It would be easy but unwise to place The Rakes in that currently crowded shed of wiry British post-punk worshippers. There are bucketloads of easy, valid comparisons—both past and contemporary—to make, so let's get a partial list out of the way quickly: The Futureheads, Wire, Maxïmo Park, 999, Kaiser Chiefs, The Jam, Buzzcocks, and Bloc Party (especially Bloc Party) all provide solid reference points for Capture/Release, but a lack of singularity doesn't stop the album from being eminently listenable at its weakest moments and a solid stunner at its best.

It helps that The Rakes' full-length debut is almost embarrassingly packed with winning singles, songs that lit up London in 2005: Four of Capture/Release's 12 tracks have already been released as UK singles. Like most lasting pop, they initially seem like vacuous, quickie fun: At under two minutes, "22 Grand Job" sticks and moves with the energy of punk's early days; "Retreat," at just under three, marches in on Alan Donohoe's smart vocal snarl, building up to its broody, bristling sing-along ("Walk home / Come down / Retreat / To sleep / Wake up / Go out / Again / Repeat"); "Work Work Work (Pub Club Sleep)" explores similar terrain from a measured distance; and "All Too Human," a tack-on to the American edition, bodes well—in a kinda Franz Ferdinand-ish way—for the future.

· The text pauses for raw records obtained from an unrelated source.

**src/rtl/sram_arb_pkg.sv**
```systemverilog
// rtl/sram_arb_pkg.sv - shared types and default widths for the single-port SRAM arbiter
//
// Holds the arbiter FSM state type and the default parameter values used by
// sram_1rw_arbiter. No ports.

package sram_arb_pkg;

   localparam int DEF_DATA_WIDTH = 32;
   localparam int DEF_ADDR_WIDTH = 8;
   localparam int DEF_READ_LAT   = 1;
   localparam int STAT_WIDTH     = 16;

   typedef enum logic [1:0] {
      IDLE   = 2'd0,
      ACCESS = 2'd1,
      RDWAIT = 2'd2
   } arb_state_t;

endpackage

```
**src/rtl/rr_arb2.sv**
```systemverilog
// rtl/rr_arb2.sv - two-requester round-robin grant with last-grant memory
//
// Ports:
//   clk, rst     rising-edge clock, synchronous active-high reset
//   req[1:0]     request per port
//   accept       grant was taken this cycle; commits gnt into last_grant
//   gnt[1:0]     one-hot grant (zero when nothing is requested)

module rr_arb2 (
   input  logic       clk,
   input  logic       rst,
   input  logic [1:0] req,
   input  logic       accept,
   output logic [1:0] gnt
);

   // Port that won the most recent accepted grant; 1 after reset so port 0 wins first.
   logic last_grant;

   always_comb begin
      gnt = 2'b00;
      case (req)
         2'b01:   gnt = 2'b01;
         2'b10:   gnt = 2'b10;
         2'b11:   gnt = last_grant ? 2'b01 : 2'b10;
         default: gnt = 2'b00;
      endcase
   end

   // Only a taken grant moves the pointer, so a request withdrawn before
   // acceptance leaves the rotation untouched.
   always_ff @(posedge clk) begin
      if (rst) begin
         last_grant <= 1'b1;
      end else if (accept) begin
         last_grant <= gnt[1];
      end
   end

endmodule

```
**src/rtl/sram_1rw_arbiter.sv**
```systemverilog
// rtl/sram_1rw_arbiter.sv - two-port round-robin front end for a single-port 1RW SRAM
//
// Ports:
//   clk, rst                      rising-edge clock, synchronous active-high reset
//   pN_valid/pN_ready             request handshake (N = 0, 1); ready only in IDLE for the granted port
//   pN_we, pN_addr, pN_wdata      request type (1 = write), address, write data
//   pN_rvalid, pN_rdata           one-cycle read-return pulse and held read data
//   sram_csb/web/oeb              active-low SRAM chip select, write enable, output enable
//   sram_addr, sram_dout          SRAM address and write data
//   sram_dout_en                  enable for the top-level tristate driver of the data bus
//   sram_din                      data read back from the bus
//   p0_grant_cnt, p1_grant_cnt    saturating acceptance counters, present only with SRAM_ARB_STATS_EN

module sram_1rw_arbiter
   import sram_arb_pkg::*;
#(
   parameter int DATA_WIDTH = DEF_DATA_WIDTH,
   parameter int ADDR_WIDTH = DEF_ADDR_WIDTH,
   parameter int READ_LAT   = DEF_READ_LAT
) (
   input  logic                  clk,
   input  logic                  rst,
   input  logic                  p0_valid,
   output logic                  p0_ready,
   input  logic                  p0_we,
   input  logic [ADDR_WIDTH-1:0] p0_addr,
   input  logic [DATA_WIDTH-1:0] p0_wdata,
   output logic                  p0_rvalid,
   output logic [DATA_WIDTH-1:0] p0_rdata,
   input  logic                  p1_valid,
   output logic                  p1_ready,
   input  logic                  p1_we,
   input  logic [ADDR_WIDTH-1:0] p1_addr,
   input  logic [DATA_WIDTH-1:0] p1_wdata,
   output logic                  p1_rvalid,
   output logic [DATA_WIDTH-1:0] p1_rdata,
   output logic                  sram_csb,
   output logic                  sram_web,
   output logic                  sram_oeb,
   output logic [ADDR_WIDTH-1:0] sram_addr,
   output logic [DATA_WIDTH-1:0] sram_dout,
   output logic                  sram_dout_en,
`ifdef SRAM_ARB_STATS_EN
   output logic [STAT_WIDTH-1:0] p0_grant_cnt,
   output logic [STAT_WIDTH-1:0] p1_grant_cnt,
`endif
   input  logic [DATA_WIDTH-1:0] sram_din
);

   localparam logic [1:0] RD_LAST = 2'(READ_LAT - 1);

   arb_state_t state;
   logic       we_q;
   logic       owner_q;
   logic [1:0] rd_cnt;

   logic [1:0] gnt;
   logic [1:0] ready;
   logic       accept;
   logic       sel;

   logic                  req_we;
   logic [ADDR_WIDTH-1:0] req_addr;
   logic [DATA_WIDTH-1:0] req_wdata;

   rr_arb2 u_rr_arb2 (
      .clk    (clk),
      .rst    (rst),
      .req    ({p1_valid, p0_valid}),
      .accept (accept),
      .gnt    (gnt)
   );

   // gnt is a subset of the valids, so any ready bit is an acceptance.
   assign ready    = (state == IDLE) ? gnt : 2'b00;
   assign p0_ready = ready[0];
   assign p1_ready = ready[1];
   assign accept   = |ready;
   assign sel      = ready[1];

   assign req_we    = sel ? p1_we    : p0_we;
   assign req_addr  = sel ? p1_addr  : p0_addr;
   assign req_wdata = sel ? p1_wdata : p0_wdata;

   // SRAM controls are registered and set up one edge ahead of the state they
   // belong to. sram_addr and sram_dout double as the latched request address
   // and write data; both stay stable through the whole transfer.
   always_ff @(posedge clk) begin
      if (rst) begin
         state        <= IDLE;
         we_q         <= 1'b0;
         owner_q      <= 1'b0;
         rd_cnt       <= 2'd0;
         sram_csb     <= 1'b1;
         sram_web     <= 1'b1;
         sram_oeb     <= 1'b1;
         sram_dout_en <= 1'b0;
         sram_addr    <= '0;
         sram_dout    <= '0;
         p0_rvalid    <= 1'b0;
         p1_rvalid    <= 1'b0;
         p0_rdata     <= '0;
         p1_rdata     <= '0;
      end else begin
         p0_rvalid <= 1'b0;
         p1_rvalid <= 1'b0;
         case (state)
            IDLE: begin
               if (accept) begin
                  state        <= ACCESS;
                  we_q         <= req_we;
                  owner_q      <= sel;
                  sram_csb     <= 1'b0;
                  sram_addr    <= req_addr;
                  sram_web     <= ~req_we;
                  sram_oeb     <= req_we;
                  sram_dout_en <= req_we;
                  if (req_we) begin
                     sram_dout <= req_wdata;
                  end
               end
            end
            ACCESS: begin
               sram_csb     <= 1'b1;
               sram_web     <= 1'b1;
               sram_dout_en <= 1'b0;
               rd_cnt       <= 2'd0;
               if (we_q) begin
                  state    <= IDLE;
                  sram_oeb <= 1'b1;
               end else begin
                  state    <= RDWAIT;
                  sram_oeb <= 1'b0;
               end
            end
            RDWAIT: begin
               if (rd_cnt == RD_LAST) begin
                  state    <= IDLE;
                  sram_oeb <= 1'b1;
                  if (owner_q) begin
                     p1_rdata  <= sram_din;
                     p1_rvalid <= 1'b1;
                  end else begin
                     p0_rdata  <= sram_din;
                     p0_rvalid <= 1'b1;
                  end
               end else begin
                  rd_cnt <= rd_cnt + 2'd1;
               end
            end
            default: state <= IDLE;
         endcase
      end
   end

`ifdef SRAM_ARB_STATS_EN
   always_ff @(posedge clk) begin
      if (rst) begin
         p0_grant_cnt <= '0;
         p1_grant_cnt <= '0;
      end else begin
         if (ready[0] && (p0_grant_cnt != '1)) begin
            p0_grant_cnt <= p0_grant_cnt + 1'b1;
         end
         if (ready[1] && (p1_grant_cnt != '1)) begin
            p1_grant_cnt <= p1_grant_cnt + 1'b1;
         end
      end
   end
`endif

endmodule

```
**config.mk**
```make
export PLATFORM = sky130hd
export DESIGN_NAME = sram_1rw_arbiter
export DESIGN_NICKNAME = d
export VERILOG_FILES = /design/src/rtl/sram_arb_pkg.sv /design/src/rtl/rr_arb2.sv /design/src/rtl/sram_1rw_arbiter.sv
export SDC_FILE = /design/constraint.sdc
export NUM_CORES = 1
export LEC_CHECK = 0
export CAP_MARGIN = 20
export CORE_MARGIN = 3
export CORE_UTILIZATION = 35
export CTS_CLUSTER_DIAMETER = 30
export DETAILED_ROUTE_END_ITERATION = 6
export GPL_TIMING_DRIVEN = 1
export PLACE_DENSITY = 0.71
export SYNTH_ARGS = -nofsm -noshare
export SYNTH_HDL_FRONTEND = slang
export SYNTH_SLANG_ARGS = --single-unit
```
**constraint.sdc**
```tcl
create_clock -name clk -period 3 [get_ports clk]
set_clock_uncertainty 0.15 [all_clocks]
set_input_delay 0.45 -clock clk [delete_from_list [all_inputs] [get_ports clk]]
set_output_delay 0.45 -clock clk [all_outputs]
set_load 0.01 [all_outputs]
```
Yosys cells after proc, flatten, opt, wreduce, memory -nomap -nowiden
Cells that the tools add are included.
{"block": "op_classes", "n_addsub": 1, "multipliers": 0, "div_mod_pow": 0, "order_cmp": 0, "n_eq_ne": 8, "n_shift": 0, "n_mux": 23, "bitwise": 4, "reduce_logical": 15}
{"cell": "$mux 32", "count": 1}
{"cell": "$mux 2", "count": 6}
{"cell": "$pmux 2 s3", "count": 2}
{"cell": "$reduce_and 3->1", "count": 4}
{"cell": "$mux 1", "count": 8}
{"cell": "$mux 8", "count": 1}
{"cell": "$reduce_and 2->1", "count": 4}
{"cell": "$eq 2x2->1 const B", "count": 3}
{"cell": "$ne 2x2->1 const B", "count": 3}
{"cell": "$pmux 1 s2", "count": 3}
{"cell": "$eq 2x1->1 const B", "count": 2}
{"cell": "$logic_not 2->1", "count": 2}
{"cell": "$not 1->1", "count": 4}
{"cell": "$pmux 2 s2", "count": 1}
{"cell": "$reduce_bool 2->1", "count": 2}
{"cell": "$pmux 1 s3", "count": 1}
{"cell": "$reduce_bool 3->1", "count": 1}
{"cell": "$reduce_or 3->1", "count": 1}
{"cell": "$add 2x1->2 const B", "count": 1}
{"cell": "$reduce_or 2->1", "count": 1}
{"block": "totals", "ff_bits": 117, "latch_bits": 0, "ram_bits": 0, "romBits": 0, "out_inout_bits": 112, "elab_cells": 66, "mem_count": 0}

Depth between registers and ports, before layout
{"block": "logic_depth", "depth_word": 7, "mapped_depth": 8, "ltp_nobuf": 6}

Hierarchy
From an unflattened synthesis, not the netlist that was laid out.
{"block": "unflattened", "hier_cells": 587, "hier_area_um2": 5173.7}
{"mod": "sram_1rw_arbiter", "n_inst": 1, "cells_each": 581, "area_per_inst_um2": 5119.9}
{"mod": "rr_arb2", "n_inst": 1, "cells_each": 6, "area_per_inst_um2": 53.8}

Worst setup path before layout
No wires, ideal clock.
{"block": "synth_timing", "path_kind": "in2out", "start": "in p0_valid", "end": "out p1_ready", "t_arrival_ps": 1160, "path_slack_ps": 1240, "cell_stages": 4, "path_buffers": 1, "path_cell_list": "buf_4 -> a21boi_4 -> nand2_2 -> inv_1"}
{"block": "synth_between", "elab_chain_cells": 3, "word_cells_on_any_way": 5, "classes_between": "eq/ne (3); mux (2)"}
{"element": "start, declared", "line": "sram_1rw_arbiter.sv:23", "text": "input logic p0_valid,"}
{"element": "$eq 2x2->1 or $eq 2x1->1 (tied branches)", "line": "rr_arb2.sv:22", "text": "case (req)"}
{"element": "$pmux 2 s3 *", "line": "rr_arb2.sv:22"}
{"element": "$mux 2 *", "line": "sram_1rw_arbiter.sv:75", "text": "assign ready = (state == IDLE) ? gnt : 2'b00;"}
{"element": "end, declared", "line": "sram_1rw_arbiter.sv:31", "text": "output logic p1_ready,"}
Every way passes the cells marked *; elsewhere a longest branch is shown, timed or not.

Worst setup path after layout
{"block": "layout_timing", "start": "reg state[0]", "end": "out p0_ready"}
{"block": "layout_between", "elab_chain_cells": 2}
{"element": "start, declared", "line": "sram_1rw_arbiter.sv:52", "text": "arb_state_t state;"}
{"element": "start signal, assigned", "line": "sram_1rw_arbiter.sv:90", "text": "state <= IDLE;"}
{"element": "start signal, assigned", "line": "sram_1rw_arbiter.sv:110", "text": "state <= ACCESS;"}
{"element": "start signal, assigned", "line": "sram_1rw_arbiter.sv:129", "text": "state <= IDLE;"}
{"element": "$logic_not 2->1", "line": "sram_1rw_arbiter.sv:75"}
{"element": "$mux 2", "line": "sram_1rw_arbiter.sv:75"}
{"element": "end, declared", "line": "sram_1rw_arbiter.sv:24", "text": "output logic p0_ready,"}
No other way between the ends.

==> summary.txt <==
Clock network
  • TritonCTS clock tree: built
  • Clk root buf: clkbuf_16
  • Sink Count: 117
  • Clock Latency Late Sink: 0.40 ns
  • Hold_buf cts: 0
  • Clk slew on worst S/H paths: 0.05 ns
  • Post-CTS Repair Setup Buffers: 0
  • Clk buf depth: 2
  • Cts bufs inserted: 17
  • Post-CTS sizing: 0
  • CTS H-Tree Depth: 4

Final layout
  • Nets@finish: 846
  • Core Util, Final: 0.602
  • Layout cells sized above 1: 0.113
  • # fillers: 1111
  • Area growth syn-to-layout: 64.5%
  • Inserted Diodes: 0

Run status
  • Outcome: complete, no violations

Worst setup path
  • Req. time, crit path: 2.40 ns
  • Crit-path leading delay family: buffers and inverters
  • Slowest cell on the critical path: clkdlybuf4s50_1
  • CP Capture Type: output port
  • Worst path max stage delay: 0.56 ns
  • CP max FO: 12
  • Crit path DAT: 2.10 ns
  • Worst Path Buf+Inv: 2
  • Startpoint types: flip-flop
  • Cells along the critical path: inv_1 > ha_1 > and3_1 > clkdlybuf4s50_1
  • Setup CP Type: reg -> out

Die
  • # IOs: 230
  • Die footprint: 0.0150 mm2
  • Die H: 122 um
  • Horiz. Die Dim: 122 um
  • Cell Rows: 41
  • Initial Util: 0.366
  • CORE AREA: 0.0129 mm2

Route
  • Via Count: 4423
  • Detail Route Antenna Nets: 0
  • Vias per Instance: 4.88
  • Drt drc: 0
  • Avg WL per Cell: 16.3 um
  • Detailed Routing Iterations Pass 1: 4
  • Aggregate routed wire length: 14.8 mm
  • Detailed router's first-iteration violation count: 120

STA
  • Final Hold Vio Count: 0
  • Setup violators final: 0
  • Worst slew pin tran: 0.663 ns
  • Max-slew violations: 0
  • Final period utilization: 0.901
  • Worst slew margin: 0.558
  • Fmax: 370 MHz
  • TNS Setup: 0 ns
  • RSZ-0062 raised after global routing: no
  • Fin crit period: 2.70 ns

Placed design
  • Routability congestion estimate: 0.755
  • Number of port buffers: 229
  • Post-DP HPWL: 10.6 mm

Global route
  • Largest net degree at the start of global routing: 35
  • Vias in the first global route: 4570
  • GRT Total Usage: 0.196
  • Global route overflow: 0
  • Initial antenna violation count: 0
  • Global-route wire length before repair: 22.8 mm

Power
  • Worst VDD drop: 0.667 mV
  • Lkg Pwr: 2.93 nW
  • Power per Cell Area: 633 mW/mm2

Yosys
  • Most frequent cells after synthesis: 135 x nand2_1, 117 x dfxtp_1, 74 x a21oi_1
  • Mean Syn Cell Area: 9.47 um2
  • Synthesized area: 0.00473 mm2
  • Synthesis Warnings: 0
  • Yosys top cell area share: 0.495
  • Syn_nets: 623
  • Top-count cell post-synth: nand2_1
  • Register area share after synthesis: 0.495
  • Synthesized flop and latch total: 117
  • Number of synthesized flops with an enable pin: 0
  • Synth unique cells: 37
  • Ys async rst share: 0
  • Synth Instances: 500
  • Cell taking the most area after synthesis: dfxtp_1
  • Most used DFF post-synth: dfxtp_1
  • Area contributors post-synth: dfxtp_1 49%, nand2_1 11%, o2bb2ai_2 9.8%

Min path
  • Hold Crit Class: reg -> reg

Run
  • Max cap viols: 0
## sequential cells by signal, indices dropped and copies added (netlist names), 2 cells and up
signal and flops:
p0_rdata 32, p1_rdata 32, rd_cnt 2, sram_addr 8, sram_dout 32, state 2
## power by group
part / leakage, nW / internal (W) / total, W / switching (W)
Sequential: 0.951 / 0.00168 / 0.00176 / 0.0000815
Combinational: 1.67 / 0.000544 / 0.00101 / 0.000469
Clock: 0.309 / 0.00147 / 0.00215 / 0.000679
Total: 2.93 / 0.00370 / 0.00493 / 0.00123
## cell type report
type	instances	area [um2]	share of cell area
timing repair buffer	242	2410	0.309
inverter	6	22.5	0.00289
tap	172	215	0.0276
sequential	117	2340	0.301
clock inverter	8	146	0.0188
clock buffer	23	488	0.0627
multi-input combinational	339	2160	0.278
## worst min-delay path: stages (launching register included)
cell,delay (ns)
dfxtp_1,0.30
nand2_1,0.05
a21oi_1,0.05
## layer usage
metal,GRT usage,vias up,share of wire
li1,-,2163,-
met1,0.198,2074,0.38
met2,0.344,175,0.48
met3,0.113,11,0.13
met4,0.0588,0,0.012
met5,0,-,0
## worst paths after layout
path                startpoint             to  slack, ns  cells past startpoint
hold reg to reg   p1_rdata[13]   p1_rdata[13]       0.30                      2
hold / removal    p1_rdata[13]   p1_rdata[13]       0.30                      2
setup reg to reg      state[0]  sram_dout[27]       0.81                      6
setup / recovery      state[0]       p0_ready       0.30                      4
## through the flow
stage / hold WS, ns / instances / instance area [um2] / total power [W] / setup slack [ns]
2_1_floorplan: 0.302 / 500 / 4730 / 0.00230 / 1.24
3_3_place_gp: 0.291 / 876 / 7150 / 0.00279 / 0.321
3_5_place_dp: 0.296 / 876 / 7150 / 0.00282 / 0.303
4_1_cts: 0.304 / 907 / 7790 / 0.00499 / 0.283
5_1_grt: 0.318 / 907 / 7790 / 0.00515 / 0.183
6_report: 0.300 / 907 / 7790 / 0.00493 / 0.298
## cells by family (layout without fill, tap and decap cells)
group | Yosys count | after routing | synth area share
AOI/OAI and AO/OA | 131 | 131 | 0.227
adders and majority gates | 5 | 5 | 0.0132
DFF | 117 | 117 | 0.495
muxes | 33 | 33 | 0.0698
buffers and inverters | 44 | 279 | 0.0489
and+or+nand+nor | 170 | 170 | 0.146
## placed cells by master, fill, tap and decap left out, drive strengths merged, types with 5 or more instances in the layout
master	instances
o2bb2ai	32
a32o	5
nand2	136
clkbuf	23
mux2i	33
nor2	17
buf	14
inv	6
ha	5
dfxtp	117
clkdlybuf4s50	228
a21oi	75
a22oi	9
No activity file was read; power rests on OpenSTA's default activity.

But the album is never just vacuous, shimmying post-punk fun. Beyond the obvious standouts are smart, strange songs like "Terror!", which rides in on a slinky guitar and sinister vocal melody, but goes on to get paranoid ("Every plane is a missile / Every suitcase a bomb") and the martial "We Are All Animals," which even dares a bit more social commentary with lines like "Will genes replace Genesis" Those lines aren't objectively brilliant, but they work brilliantly in the context of an album that manages to slink, lurk, grate, and dance simultaneously. It isn't striking out into unknown sonic neighborhoods, but Capture/Release does a striking job of exploring familiar territory.